Physicians International   6/95

The international registrants at the national meetings of my specialty, the American Thoracic Society, approach 40% of the 10,000 attendees per year. One of the high points of this yearly experience has always been to interface with these international members. It has been an interest of mine to observe what is the common bond of physicians working in all sorts of practice environments, from government employees, to HMOs, and indemnity insurance, and now a number of variations in between. But despite the different working environments, many of which we are unable to change, doctors worldwide seem to have a uniform point of reference as regards caring for the sick and dying, relieving human suffering, and searching for cures. We have a common language, purpose, and bond. Even at an international meeting in Amsterdam in 1967, I was able to have excellent clinical discussions with pulmonologists from the communist world.

I was fortunate to be able do my psychiatric Junior medical student clerkship at Topeka State, a Menninger hospital. Karl Menninger, founder of the Menninger School of Psychiatry in Topeka, was on the faculty of Kansas University Medical School. In one of the 15 books during his professional career from 1918 until he died several years ago, he did a treatise on the physician and his world. This book is now out of print. As I recall, he related the many physician specialties to the numerous trades and professions. Internists had the psychological make up similar to architects. They had the overview. He compared other specialties to people from many different walks of life. The point I remember him making was that physicians and surgeons were not a homogeneous group. They were as disparate as the rest of humankind. They would not have a uniform or predictable point of view. However, when physicians are involved in their primary purpose in life, they were very focused and reasonably uniform in their approach to patient care.

An example of this disparate point of view was recently noted by National Public Radio in reviewing the nominee for the Surgeon General. NPR pointed out that most of duties of the Office of the Surgeon General were transferred by President Johnson to the Secretary of Health, Education, & Welfare. The reason given was that Johnson could control the Secretary of HEW, a bureaucrat, but he was unable to control a Surgeon General, who was always a physician.

A more recent example occurred when Mrs. Clinton designed a national health plan for our country. She did not invite any physician group to participate in the planning phase. It is hard for bureaucrats to predict how physicians will act or react even when setting up the environment in which physicians will see patients or practice.

Although physicians have difficulty in designing or controlling the environment in which they practice, they are never at a loss to give their evaluation of it.
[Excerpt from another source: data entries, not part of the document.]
<file path="config.mk">
export PLATFORM = sky130hd
export DESIGN_NAME = imem_loader
export DESIGN_NICKNAME = d
export VERILOG_FILES = /design/src/rtl/mips_pkg.sv /design/src/rtl/imem_loader_word_packer.sv /design/src/rtl/imem_loader.sv
export SDC_FILE = /design/constraint.sdc
export NUM_CORES = 1
export LEC_CHECK = 0
export CORE_MARGIN = 3
export CORE_UTILIZATION = 49
export CTS_BUF_LIST = sky130_fd_sc_hd__clkbuf_2
export DETAILED_ROUTE_END_ITERATION = 7
export HOLD_SLACK_MARGIN = 0.02
export PLACE_DENSITY = 0.73
export SLEW_MARGIN = 20
export SYNTH_ARGS = -nofsm -noshare
export SYNTH_HDL_FRONTEND = slang
export SYNTH_SLANG_ARGS = --single-unit
export TNS_END_PERCENT = 50
</file>
<file path="constraint.sdc">
create_clock -name clk -period 4.6 [get_ports clk]
set_clock_uncertainty 0.05 [all_clocks]
set_input_delay 1.38 -clock clk [delete_from_list [all_inputs] [get_ports clk]]
set_output_delay 1.38 -clock clk [all_outputs]
set_load 0.01 [all_outputs]
</file>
Some two decades ago my wife and I were having lunch in a restaurant in Brussels with a Scandinavian internist and his wife. He extolled his system of government medicine but recognized its shortcomings. His government salary was $30,000 and his take home pay was $9,000. He didn't have to worry about filing taxes or paying health insurance. The $9,000 was the entire family income. They enjoyed life and the security of health, welfare, and retirement at no further expense. However, he also recognized that his country was so homogeneous that they would probably never again produce a Nobel Prize scholar.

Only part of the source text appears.